The Government Employee Pension Fund (GEPF) yesterday assured its more than 300 000 beneficiaries their money was safe and would still keep flowing following the fraud being investigated at Steinhoff Investment Holdings and the subsequent collapse of its share price.
Trading in Steinhoff opened at about R6 yesterday morning from about R55 on December 1 when the scandal broke, and closed at R8.60.
“As at March 31, 2017 the GEPF through PIC owned about R28 billion in Steinhoff International Holdings which is about 10% of the shares of the company but 1% of the total assets of the fund,” GEPF spokesperson Matau Molapo said in a statement yesterday.
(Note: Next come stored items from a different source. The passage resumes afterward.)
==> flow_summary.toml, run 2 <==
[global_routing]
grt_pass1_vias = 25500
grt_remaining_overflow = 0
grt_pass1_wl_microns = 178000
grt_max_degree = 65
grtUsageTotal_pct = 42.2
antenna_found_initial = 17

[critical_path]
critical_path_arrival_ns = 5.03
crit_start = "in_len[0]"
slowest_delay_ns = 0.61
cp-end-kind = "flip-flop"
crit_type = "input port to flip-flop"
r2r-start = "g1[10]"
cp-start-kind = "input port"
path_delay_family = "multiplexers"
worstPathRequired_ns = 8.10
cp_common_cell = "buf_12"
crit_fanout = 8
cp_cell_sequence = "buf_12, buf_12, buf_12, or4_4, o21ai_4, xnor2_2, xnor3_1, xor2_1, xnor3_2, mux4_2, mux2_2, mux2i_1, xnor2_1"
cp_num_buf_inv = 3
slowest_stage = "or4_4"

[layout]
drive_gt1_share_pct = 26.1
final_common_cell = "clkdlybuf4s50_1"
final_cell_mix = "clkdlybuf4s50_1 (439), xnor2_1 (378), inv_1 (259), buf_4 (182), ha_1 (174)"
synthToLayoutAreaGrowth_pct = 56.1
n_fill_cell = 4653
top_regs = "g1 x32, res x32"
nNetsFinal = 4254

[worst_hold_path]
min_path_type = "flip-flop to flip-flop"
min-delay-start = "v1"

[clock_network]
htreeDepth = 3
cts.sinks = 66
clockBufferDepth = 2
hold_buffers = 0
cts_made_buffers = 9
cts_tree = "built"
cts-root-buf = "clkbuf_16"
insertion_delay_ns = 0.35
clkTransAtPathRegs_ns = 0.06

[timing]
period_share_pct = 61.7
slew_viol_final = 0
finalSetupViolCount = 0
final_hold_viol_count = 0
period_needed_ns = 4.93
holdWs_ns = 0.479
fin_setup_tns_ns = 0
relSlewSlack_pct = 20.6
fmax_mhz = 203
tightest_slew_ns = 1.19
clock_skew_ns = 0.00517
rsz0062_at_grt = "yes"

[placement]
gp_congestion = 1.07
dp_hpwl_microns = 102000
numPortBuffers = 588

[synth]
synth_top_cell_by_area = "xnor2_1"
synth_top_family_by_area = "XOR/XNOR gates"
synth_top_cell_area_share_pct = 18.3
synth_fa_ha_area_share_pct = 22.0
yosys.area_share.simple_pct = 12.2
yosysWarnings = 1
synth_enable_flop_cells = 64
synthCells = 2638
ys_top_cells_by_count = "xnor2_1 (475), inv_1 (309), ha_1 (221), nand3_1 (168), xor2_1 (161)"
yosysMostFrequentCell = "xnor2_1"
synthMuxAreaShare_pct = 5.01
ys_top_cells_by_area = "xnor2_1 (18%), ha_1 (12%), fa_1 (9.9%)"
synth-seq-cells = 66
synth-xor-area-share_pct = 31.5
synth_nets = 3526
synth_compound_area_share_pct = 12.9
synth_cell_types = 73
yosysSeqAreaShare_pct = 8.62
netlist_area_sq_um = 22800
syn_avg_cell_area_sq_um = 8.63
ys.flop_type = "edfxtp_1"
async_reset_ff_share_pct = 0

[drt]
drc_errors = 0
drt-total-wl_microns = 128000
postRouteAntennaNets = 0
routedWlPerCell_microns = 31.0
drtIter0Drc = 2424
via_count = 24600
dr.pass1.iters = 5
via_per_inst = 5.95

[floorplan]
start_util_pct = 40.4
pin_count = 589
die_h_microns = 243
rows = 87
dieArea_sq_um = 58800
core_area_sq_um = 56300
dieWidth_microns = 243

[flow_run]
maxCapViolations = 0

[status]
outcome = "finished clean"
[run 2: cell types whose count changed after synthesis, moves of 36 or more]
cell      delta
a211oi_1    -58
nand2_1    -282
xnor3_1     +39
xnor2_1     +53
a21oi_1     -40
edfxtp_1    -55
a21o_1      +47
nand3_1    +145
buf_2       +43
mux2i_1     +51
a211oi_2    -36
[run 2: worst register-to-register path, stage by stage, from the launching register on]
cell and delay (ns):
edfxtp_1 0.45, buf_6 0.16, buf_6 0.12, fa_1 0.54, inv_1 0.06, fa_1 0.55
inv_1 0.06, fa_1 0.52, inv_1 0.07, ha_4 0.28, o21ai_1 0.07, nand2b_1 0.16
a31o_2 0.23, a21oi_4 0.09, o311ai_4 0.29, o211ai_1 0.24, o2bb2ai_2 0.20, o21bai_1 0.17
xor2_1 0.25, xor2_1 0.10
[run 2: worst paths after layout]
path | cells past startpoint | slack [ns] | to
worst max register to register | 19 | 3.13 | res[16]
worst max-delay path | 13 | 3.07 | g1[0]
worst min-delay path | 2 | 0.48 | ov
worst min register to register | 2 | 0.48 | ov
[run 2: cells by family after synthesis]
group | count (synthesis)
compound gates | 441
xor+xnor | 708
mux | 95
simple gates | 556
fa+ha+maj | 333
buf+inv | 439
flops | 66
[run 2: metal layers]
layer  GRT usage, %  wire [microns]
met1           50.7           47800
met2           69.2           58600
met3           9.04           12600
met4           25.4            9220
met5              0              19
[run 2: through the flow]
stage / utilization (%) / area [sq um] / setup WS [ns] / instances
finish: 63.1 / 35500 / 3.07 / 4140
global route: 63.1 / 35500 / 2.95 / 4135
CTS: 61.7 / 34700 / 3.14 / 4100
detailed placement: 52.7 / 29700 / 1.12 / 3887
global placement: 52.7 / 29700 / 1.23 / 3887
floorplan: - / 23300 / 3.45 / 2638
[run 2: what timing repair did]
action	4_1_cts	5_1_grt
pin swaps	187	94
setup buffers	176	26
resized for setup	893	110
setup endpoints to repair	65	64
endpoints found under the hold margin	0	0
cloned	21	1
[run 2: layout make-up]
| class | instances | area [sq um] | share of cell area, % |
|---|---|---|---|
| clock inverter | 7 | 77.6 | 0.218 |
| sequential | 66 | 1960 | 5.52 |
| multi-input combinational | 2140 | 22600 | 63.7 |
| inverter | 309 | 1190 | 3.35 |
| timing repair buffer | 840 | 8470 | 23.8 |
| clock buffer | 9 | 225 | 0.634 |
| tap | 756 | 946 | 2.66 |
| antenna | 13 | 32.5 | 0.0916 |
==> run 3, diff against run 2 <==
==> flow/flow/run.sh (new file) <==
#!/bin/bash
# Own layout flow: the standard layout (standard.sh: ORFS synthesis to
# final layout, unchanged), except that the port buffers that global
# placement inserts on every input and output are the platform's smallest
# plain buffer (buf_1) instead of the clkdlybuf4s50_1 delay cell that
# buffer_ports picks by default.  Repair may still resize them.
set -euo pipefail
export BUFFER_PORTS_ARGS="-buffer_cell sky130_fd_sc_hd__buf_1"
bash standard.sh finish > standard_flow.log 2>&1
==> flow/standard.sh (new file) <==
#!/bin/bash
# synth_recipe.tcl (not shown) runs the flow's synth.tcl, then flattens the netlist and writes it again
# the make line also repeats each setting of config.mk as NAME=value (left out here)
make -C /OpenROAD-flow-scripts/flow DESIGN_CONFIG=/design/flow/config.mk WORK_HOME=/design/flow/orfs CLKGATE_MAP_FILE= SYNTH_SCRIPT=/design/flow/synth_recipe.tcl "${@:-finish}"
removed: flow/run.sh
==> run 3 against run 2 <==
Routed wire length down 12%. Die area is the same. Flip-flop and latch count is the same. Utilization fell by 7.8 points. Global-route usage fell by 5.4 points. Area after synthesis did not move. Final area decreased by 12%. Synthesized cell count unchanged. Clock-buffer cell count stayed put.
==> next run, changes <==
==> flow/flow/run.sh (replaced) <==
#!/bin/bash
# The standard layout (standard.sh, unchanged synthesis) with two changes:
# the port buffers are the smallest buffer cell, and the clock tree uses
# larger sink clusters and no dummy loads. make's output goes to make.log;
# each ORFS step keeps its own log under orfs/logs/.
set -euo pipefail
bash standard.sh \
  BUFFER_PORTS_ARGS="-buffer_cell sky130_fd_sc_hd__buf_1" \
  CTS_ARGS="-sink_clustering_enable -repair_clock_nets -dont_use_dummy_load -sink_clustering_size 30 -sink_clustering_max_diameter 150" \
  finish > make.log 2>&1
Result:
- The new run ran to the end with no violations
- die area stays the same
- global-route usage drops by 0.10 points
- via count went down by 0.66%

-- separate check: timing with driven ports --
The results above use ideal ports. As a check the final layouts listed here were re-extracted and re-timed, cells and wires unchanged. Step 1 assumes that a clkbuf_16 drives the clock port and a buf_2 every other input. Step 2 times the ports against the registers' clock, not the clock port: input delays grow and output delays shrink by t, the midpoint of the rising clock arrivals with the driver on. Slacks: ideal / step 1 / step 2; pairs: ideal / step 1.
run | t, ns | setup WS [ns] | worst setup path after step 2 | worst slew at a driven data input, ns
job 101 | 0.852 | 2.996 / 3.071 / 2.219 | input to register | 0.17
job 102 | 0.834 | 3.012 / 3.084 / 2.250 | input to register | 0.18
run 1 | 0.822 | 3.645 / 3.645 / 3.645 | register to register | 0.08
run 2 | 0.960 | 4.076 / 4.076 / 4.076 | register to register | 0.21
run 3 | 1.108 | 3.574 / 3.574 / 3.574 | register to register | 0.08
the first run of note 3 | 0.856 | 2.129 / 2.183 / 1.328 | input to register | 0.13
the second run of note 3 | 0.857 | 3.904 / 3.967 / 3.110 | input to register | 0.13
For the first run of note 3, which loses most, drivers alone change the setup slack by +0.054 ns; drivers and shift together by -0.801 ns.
Source: an optimization exercise on an open RTL-to-GDS flow (aim: small area, a short achievable clock period and few clock cycles per item). Production flows keep margins and buffers that such runs may drop.
Function was checked by simulation only, so behaviour that the tests miss may differ from the original.

### flow/config.mk
export PLATFORM = sky130hd
export DESIGN_NAME = aes_cell
export DESIGN_NICKNAME = aes_cell
export VERILOG_FILES = /design/flow/design.v
export SDC_FILE = /design/flow/constraint.sdc
export NUM_CORES = 8
export LEC_CHECK = 0
export CAP_MARGIN = 20
export CORE_MARGIN = 2
export CORE_UTILIZATION = 25
export PLACE_DENSITY = 0.35
export SLEW_MARGIN = 20
### flow/constraint.sdc
create_clock -name core_clock -period 12.0 [get_ports {clk}]
set_input_delay 2.4000 -clock core_clock [delete_from_list [all_inputs] [get_ports {clk}]]
set_output_delay 2.4000 -clock core_clock [all_outputs]
set_load 0.01 [all_outputs]
### flow/design.v
module aes_sbox_a (
    input  wire [7:0]  a,
    output wire [17:0] m      
);
    wire U0, U1, U2, U3, U4, U5, U6, U7;
    wire T1, T2, T3, T4, T5, T6, T7, T8, T9, T10, T11, T12, T13, T14, T15, T16, T17, T18, T19, T20, T21, T22, T23, T24, T25, T26, T27, M1, M2, M3, M4, M5, M6, M7, M8, M9, M10, M11, M12, M13, M14, M15, M16, M17, M18, M19, M20, M21, M22, M23, M24, M25, M26, M27, M28, M29, M30, M31, M32, M33, M34, M35, M36, M37, M38, M39, M40, M41, M42, M43, M44, M45, M46, M47, M48, M49, M50, M51, M52, M53, M54, M55, M56, M57, M58, M59, M60, M61, M62, M63;
    assign {U0, U1, U2, U3, U4, U5, U6, U7} = a;
    assign T1 = U0 ^ U3;
    assign T2 = U0 ^ U5;
    assign T3 = U0 ^ U6;
    assign T4 = U3 ^ U5;
    assign T5 = U4 ^ U6;
    assign T6 = T1 ^ T5;
    assign T7 = U1 ^ U2;
    assign T8 = U7 ^ T6;
    assign T9 = U7 ^ T7;
    assign T10 = T6 ^ T7;
    assign T11 = U1 ^ U5;
    assign T12 = U2 ^ U5;
    assign T13 = T3 ^ T4;
    assign T14 = T6 ^ T11;
    assign T15 = T5 ^ T11;
    assign T16 = T5 ^ T12;
    assign T17 = T9 ^ T16;
    assign T18 = U3 ^ U7;
    assign T19 = T7 ^ T18;
    assign T20 = T1 ^ T19;
    assign T21 = U6 ^ U7;
    assign T22 = T7 ^ T21;
    assign T23 = T2 ^ T22;
    assign T24 = T2 ^ T10;
    assign T25 = T20 ^ T17;
    assign T26 = T3 ^ T16;
    assign T27 = T1 ^ T12;
    assign M1 = T13 & T6;
    assign M2 = T23 & T8;
    assign M3 = T14 ^ M1;
    assign M4 = T19 & U7;
    assign M5 = M4 ^ M1;
    assign M6 = T3 & T16;
    assign M7 = T22 & T9;
    assign M8 = T26 ^ M6;
    assign M9 = T20 & T17;
    assign M10 = M9 ^ M6;
    assign M11 = T1 & T15;
    assign M12 = T4 & T27;
    assign M13 = M12 ^ M11;
    assign M14 = T2 & T10;
    assign M15 = M14 ^ M11;
    assign M16 = M3 ^ M2;
    assign M17 = M5 ^ T24;
    assign M18 = M8 ^ M7;
    assign M19 = M10 ^ M15;
    assign M20 = M16 ^ M13;
    assign M21 = M17 ^ M15;
    assign M22 = M18 ^ M13;
    assign M23 = M19 ^ T25;
    assign M24 = M22 ^ M23;
    assign M25 = M22 & M20;
    assign M26 = M21 ^ M25;
    assign M27 = M20 ^ M21;
    assign M28 = M23 ^ M25;
    assign M29 = M28 & M27;
    assign M30 = M26 & M24;
    assign M31 = M20 & M23;
    assign M32 = M27 & M31;
    assign M33 = M27 ^ M25;
    assign M34 = M21 & M22;
    assign M35 = M24 & M34;
    assign M36 = M24 ^ M25;
    assign M37 = M21 ^ M29;
    assign M38 = M32 ^ M33;
    assign M39 = M23 ^ M30;
    assign M40 = M35 ^ M36;
    assign M41 = M38 ^ M40;
    assign M42 = M37 ^ M39;
    assign M43 = M37 ^ M38;
    assign M44 = M39 ^ M40;
    assign M45 = M42 ^ M41;
    assign M46 = M44 & T6;
    assign M47 = M40 & T8;
    assign M48 = M39 & U7;
    assign M49 = M43 & T16;
    assign M50 = M38 & T9;
    assign M51 = M37 & T17;
    assign M52 = M42 & T15;
    assign M53 = M45 & T27;
    assign M54 = M41 & T10;
    assign M55 = M44 & T13;
    assign M56 = M40 & T23;
    assign M57 = M39 & T19;
    assign M58 = M43 & T3;
    assign M59 = M38 & T22;
    assign M60 = M37 & T20;
    assign M61 = M42 & T1;
    assign M62 = M45 & T4;
    assign M63 = M41 & T2;
    assign m = {M46, M47, M48, M49, M50, M51, M52, M53, M54, M55, M56, M57, M58, M59, M60, M61, M62, M63};
endmodule
module aes_sbox_b (
    input  wire [17:0] m,
    output wire [7:0]  ye
);
    wire M46, M47, M48, M49, M50, M51, M52, M53, M54, M55, M56, M57, M58, M59, M60, M61, M62, M63;
    assign {M46, M47, M48, M49, M50, M51, M52, M53, M54, M55, M56, M57, M58, M59, M60, M61, M62, M63} = m;
    wire L0, L1, L2, L3, L4, L5, L6, L7, L8, L9, L10, L11, L12, L13, L14, L15, L16, L17, L18, L19, L20, L21, L22, L23, L24, L25, L26, L27, L28, L29, S0, S1, S2, S3, S4, S5, S6, S7;
    assign L0 = M61 ^ M62;
    assign L1 = M50 ^ M56;
    assign L2 = M46 ^ M48;
    assign L3 = M47 ^ M55;
    assign L4 = M54 ^ M58;
    assign L5 = M49 ^ M61;
    assign L6 = M62 ^ L5;
    assign L7 = M46 ^ L3;
    assign L8 = M51 ^ M59;
    assign L9 = M52 ^ M53;
    assign L10 = M53 ^ L4;
    assign L11 = M60 ^ L2;
    assign L12 = M48 ^ M51;
    assign L13 = M50 ^ L0;
    assign L14 = M52 ^ M61;
    assign L15 = M55 ^ L1;
    assign L16 = M56 ^ L0;
    assign L17 = M57 ^ L1;
    assign L18 = M58 ^ L8;
    assign L19 = M63 ^ L4;
    assign L20 = L0 ^ L1;
    assign L21 = L1 ^ L7;
    assign L22 = L3 ^ L12;
    assign L23 = L18 ^ L2;
    assign L24 = L15 ^ L9;
    assign L25 = L6 ^ L10;
    assign L26 = L7 ^ L9;
    assign L27 = L8 ^ L10;
    assign L28 = L11 ^ L14;
    assign L29 = L11 ^ L17;
    assign S0 = L6 ^ L24;
    assign S1 = ~(L16 ^ L26);
    assign S2 = ~(L19 ^ L28);
    assign S3 = L6 ^ L21;
    assign S4 = L20 ^ L22;
    assign S5 = L25 ^ L29;
    assign S6 = ~(L13 ^ L27);
    assign S7 = ~(L6 ^ L23);
    assign ye = {S0, S1, S2, S3, S4, S5, S6, S7};
endmodule
module aes_sbox_bd (
    input  wire [17:0] m,
    output wire [7:0]  ye,
    output wire [7:0]  yd
);
    wire M46, M47, M48, M49, M50, M51, M52, M53, M54, M55, M56, M57, M58, M59, M60, M61, M62, M63;
    assign {M46, M47, M48, M49, M50, M51, M52, M53, M54, M55, M56, M57, M58, M59, M60, M61, M62, M63} = m;
    wire L0, L1, L2, L3, L4, L5, L6, L7, L8, L9, L10, L11, L12, L13, L14, L15, L16, L17, L18, L19, L20, L21, L22, L23, L24, L25, L26, L27, L28, L29, S0, S1, S2, S3, S4, S5, S6, S7;
    assign L0 = M61 ^ M62;
    assign L1 = M50 ^ M56;
    assign L2 = M46 ^ M48;
    assign L3 = M47 ^ M55;
    assign L4 = M54 ^ M58;
    assign L5 = M49 ^ M61;
    assign L6 = M62 ^ L5;
    assign L7 = M46 ^ L3;
    assign L8 = M51 ^ M59;
    assign L9 = M52 ^ M53;
    assign L10 = M53 ^ L4;
    assign L11 = M60 ^ L2;
    assign L12 = M48 ^ M51;
    assign L13 = M50 ^ L0;
    assign L14 = M52 ^ M61;
    assign L15 = M55 ^ L1;
    assign L16 = M56 ^ L0;
    assign L17 = M57 ^ L1;
    assign L18 = M58 ^ L8;
    assign L19 = M63 ^ L4;
    assign L20 = L0 ^ L1;
    assign L21 = L1 ^ L7;
    assign L22 = L3 ^ L12;
    assign L23 = L18 ^ L2;
    assign L24 = L15 ^ L9;
    assign L25 = L6 ^ L10;
    assign L26 = L7 ^ L9;
    assign L27 = L8 ^ L10;
    assign L28 = L11 ^ L14;
    assign L29 = L11 ^ L17;
    assign S0 = L6 ^ L24;
    assign S1 = ~(L16 ^ L26);
    assign S2 = ~(L19 ^ L28);
    assign S3 = L6 ^ L21;
    assign S4 = L20 ^ L22;
    assign S5 = L25 ^ L29;
    assign S6 = ~(L13 ^ L27);
    assign S7 = ~(L6 ^ L23);
    assign ye = {S0, S1, S2, S3, S4, S5, S6, S7};
    assign yd[7] = M49 ^ M51 ^ M52 ^ M54 ^ M58 ^ M59 ^ M61 ^ M62;
    assign yd[6] = M47 ^ M48 ^ M49 ^ M50 ^ M52 ^ M54 ^ M55 ^ M56 ^ M59 ^ M60 ^ M61 ^ M63;
    assign yd[5] = M47 ^ M48 ^ M49 ^ M50 ^ M52 ^ M54 ^ M56 ^ M57 ^ M58 ^ M60 ^ M61 ^ M62;
    assign yd[4] = M46 ^ M48 ^ M52 ^ M54 ^ M58 ^ M59 ^ M61 ^ M62;
    assign yd[3] = M46 ^ M48 ^ M50 ^ M51 ^ M52 ^ M53 ^ M56 ^ M57 ^ M58 ^ M59 ^ M61 ^ M63;
    assign yd[2] = M46 ^ M47 ^ M50 ^ M51 ^ M52 ^ M54 ^ M58 ^ M59 ^ M61 ^ M62;
    assign yd[1] = M49 ^ M50 ^ M52 ^ M53 ^ M58 ^ M59 ^ M61 ^ M62;
    assign yd[0] = M55 ^ M57 ^ M61 ^ M63;
endmodule
module aes_ain (
    input  wire [7:0] a,
    output wire [7:0] y
);
    assign y[7] = a[6] ^ a[4] ^ a[1];
    assign y[6] = a[5] ^ a[3] ^ a[0];
    assign y[5] = a[7] ^ a[4] ^ a[2];
    assign y[4] = a[6] ^ a[3] ^ a[1];
    assign y[3] = a[5] ^ a[2] ^ a[0];
    assign y[2] = ~(a[7] ^ a[4] ^ a[1]);
    assign y[1] = a[6] ^ a[3] ^ a[0];
    assign y[0] = ~(a[7] ^ a[5] ^ a[2]);
endmodule
module aes_mc (input wire [31:0] a, output wire [31:0] y);
    wire t0, t1, t2, t3, t4, t5, t6, t7, t8, t9, t10, t11, t12, t13, t14, t15, t16, t17, t18, t19, t20, t21, t22, t23, t24, t25, t26, t27, t28, t29, t30, t31, t32, t33, t34, t35, t36, t37, t38, t39, t40, t41, t42, t43, t44, t45, t46, t47, t48, t49, t50, t51, t52, t53, t54, t55, t56, t57, t58, t59, t60, t61, t62, t63, t64, t65, t66, t67, t68, t69, t70, t71, t72, t73, t74, t75, t76, t77, t78, t79, t80, t81, t82, t83, t84, t85, t86, t87, t88, t89, t90, t91, t92, t93, t94, t95, t96, t97, t98, t99, t100, t101, t102, t103, t104, t105, t106, t107;
    assign t0 = a[31] ^ a[7];
    assign t1 = a[15] ^ a[23];
    assign t2 = a[15] ^ a[7];
    assign t3 = a[23] ^ a[31];
    assign t4 = a[16] ^ a[24];
    assign t5 = a[17] ^ a[25];
    assign t6 = a[10] ^ a[18];
    assign t7 = a[11] ^ a[19];
    assign t8 = a[2] ^ a[26];
    assign t9 = a[12] ^ a[20];
    assign t10 = a[27] ^ a[3];
    assign t11 = a[13] ^ a[21];
    assign t12 = a[28] ^ a[4];
    assign t13 = a[14] ^ a[22];
    assign t14 = a[29] ^ a[5];
    assign t15 = a[30] ^ a[6];
    assign t16 = a[0] ^ a[8];
    assign t17 = a[1] ^ a[9];
    assign t18 = a[8] ^ t0;
    assign t19 = t4 ^ t18;
    assign t20 = a[0] ^ a[24];
    assign t21 = a[9] ^ t0;
    assign t22 = t20 ^ t5;
    assign t23 = t21 ^ t22;
    assign t24 = a[1] ^ a[25];
    assign t25 = a[26] ^ t24;
    assign t26 = t6 ^ t25;
    assign t27 = a[27] ^ t0;
    assign t28 = t7 ^ t8;
    assign t29 = t27 ^ t28;
    assign t30 = a[28] ^ t0;
    assign t31 = t10 ^ t9;
    assign t32 = t30 ^ t31;
    assign t33 = a[29] ^ t11;
    assign t34 = t12 ^ t33;
    assign t35 = a[30] ^ t13;
    assign t36 = t14 ^ t35;
    assign t37 = a[31] ^ t1;
    assign t38 = t15 ^ t37;
    assign t39 = a[0] ^ t2;
    assign t40 = t4 ^ t39;
    assign t41 = a[1] ^ t16;
    assign t42 = t2 ^ t5;
    assign t43 = t41 ^ t42;
    assign t44 = a[18] ^ t17;
    assign t45 = t8 ^ t44;
    assign t46 = a[10] ^ a[19];
    assign t47 = a[2] ^ t10;
    assign t48 = t2 ^ t46;
    assign t49 = t47 ^ t48;
    assign t50 = a[11] ^ a[20];
    assign t51 = a[3] ^ t12;
    assign t52 = t2 ^ t50;
    assign t53 = t51 ^ t52;
    assign t54 = a[12] ^ a[21];
    assign t55 = a[4] ^ t14;
    assign t56 = t54 ^ t55;
    assign t57 = a[13] ^ a[22];
    assign t58 = a[5] ^ t15;
    assign t59 = t57 ^ t58;
    assign t60 = a[14] ^ a[23];
    assign t61 = a[6] ^ t0;
    assign t62 = t60 ^ t61;
    assign t63 = a[24] ^ t1;
    assign t64 = t16 ^ t63;
    assign t65 = a[16] ^ a[25];
    assign t66 = a[8] ^ t1;
    assign t67 = t17 ^ t65;
    assign t68 = t66 ^ t67;
    assign t69 = a[10] ^ a[17];
    assign t70 = a[9] ^ t69;
    assign t71 = t8 ^ t70;
    assign t72 = a[11] ^ t1;
    assign t73 = t10 ^ t6;
    assign t74 = t72 ^ t73;
    assign t75 = a[12] ^ t1;
    assign t76 = t12 ^ t7;
    assign t77 = t75 ^ t76;
    assign t78 = a[13] ^ t14;
    assign t79 = t9 ^ t78;
    assign t80 = a[14] ^ t11;
    assign t81 = t15 ^ t80;
    assign t82 = a[15] ^ t0;
    assign t83 = t13 ^ t82;
    assign t84 = a[16] ^ t16;
    assign t85 = t3 ^ t84;
    assign t86 = a[17] ^ t17;
    assign t87 = t3 ^ t4;
    assign t88 = t86 ^ t87;
    assign t89 = a[2] ^ t5;
    assign t90 = t6 ^ t89;
    assign t91 = a[18] ^ a[26];
    assign t92 = a[3] ^ t3;
    assign t93 = t7 ^ t91;
    assign t94 = t92 ^ t93;
    assign t95 = a[19] ^ a[27];
    assign t96 = a[4] ^ t3;
    assign t97 = t9 ^ t95;
    assign t98 = t96 ^ t97;
    assign t99 = a[20] ^ a[28];
    assign t100 = a[5] ^ t11;
    assign t101 = t99 ^ t100;
    assign t102 = a[21] ^ a[29];
    assign t103 = a[6] ^ t102;
    assign t104 = t13 ^ t103;
    assign t105 = a[22] ^ a[30];
    assign t106 = a[7] ^ t1;
    assign t107 = t105 ^ t106;
    assign y[0] = t19;
    assign y[1] = t23;
    assign y[2] = t26;
    assign y[3] = t29;
    assign y[4] = t32;
    assign y[5] = t34;
    assign y[6] = t36;
    assign y[7] = t38;
    assign y[8] = t40;
    assign y[9] = t43;
    assign y[10] = t45;
    assign y[11] = t49;
    assign y[12] = t53;
    assign y[13] = t56;
    assign y[14] = t59;
    assign y[15] = t62;
    assign y[16] = t64;
    assign y[17] = t68;
    assign y[18] = t71;
    assign y[19] = t74;
    assign y[20] = t77;
    assign y[21] = t79;
    assign y[22] = t81;
    assign y[23] = t83;
    assign y[24] = t85;
    assign y[25] = t88;
    assign y[26] = t90;
    assign y[27] = t94;
    assign y[28] = t98;
    assign y[29] = t101;
    assign y[30] = t104;
    assign y[31] = t107;
endmodule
But requests on multiple platforms for more information from Molapo went unanswered.
So, based on a simple extrapolation, it appears about R25 billion has been wiped from the GEPF’s books in less than two weeks.
This leaves the current stock holding of GEPF in Steinhoff worth about R3 billion, pending confirmation from the GEPF.
Big numbers, and enough of a bite leave the GEPF – and its members both current and past – with “serious concerns”.
However, according to the GEPF 2017 Annual Report, it’s still in good shape with R1.67 trillion in funds and reserves as at March 31.
In comparison, South Africa’s debt stands at more than R2.2 trillion.
So who or what is Steinhoff Investment Corporation and what did it do to lose all the billions, not only of the GEPF but many others, and claimed the heads of then CEO Markus Jooste; and just yesterday, Dr Len Konar who resigned from the board and audit committee of Alexander Forbes.
Konar was the deputy chair of Steinhoff’s supervisory board and is expected to be busy there for a while.
Steinhoff has more than 12 000 shops dealing in furniture, appliances and the auto sector in 30 countries with more than 130 000 employees.
Kali Khama (@KhamaCA) is a chartered accountant in the making, and has broken the fiasco down in a recommended reading thread which has been shared more than 2 000 times on micro-blogging platform Twitter.
Using information published by Viceroy Research Group and in a nutshell, it appeared some very creative bookmaking had been taking place, said Khama.
“Steinhoff was owing more for longer to its suppliers as time went by but then it went ahead and gave loans to its suppliers,” Khama explained.
In one instance, it sold one of its companies to another one of its businesses but instead of using cash, it would provide a loan for the transaction.
Another example shows where the sale of a loss-making company was announced which boosted the share price, only the company was never sold leading to speculation about insider trading.
“There are plenty other issues happening at Steinhoff such as understating depreciation expense charges, tax irregularities with Steinhoff paying artificially low rates and limited synergies but group business make money consistently,” Khama said.
“Given the number of chartered accountants on Steinhoff’s board who either failed to see all of this or participated, I’m a little ashamed to claim I’d like to be one myself.
The accountancy profession isn’t having a great year.”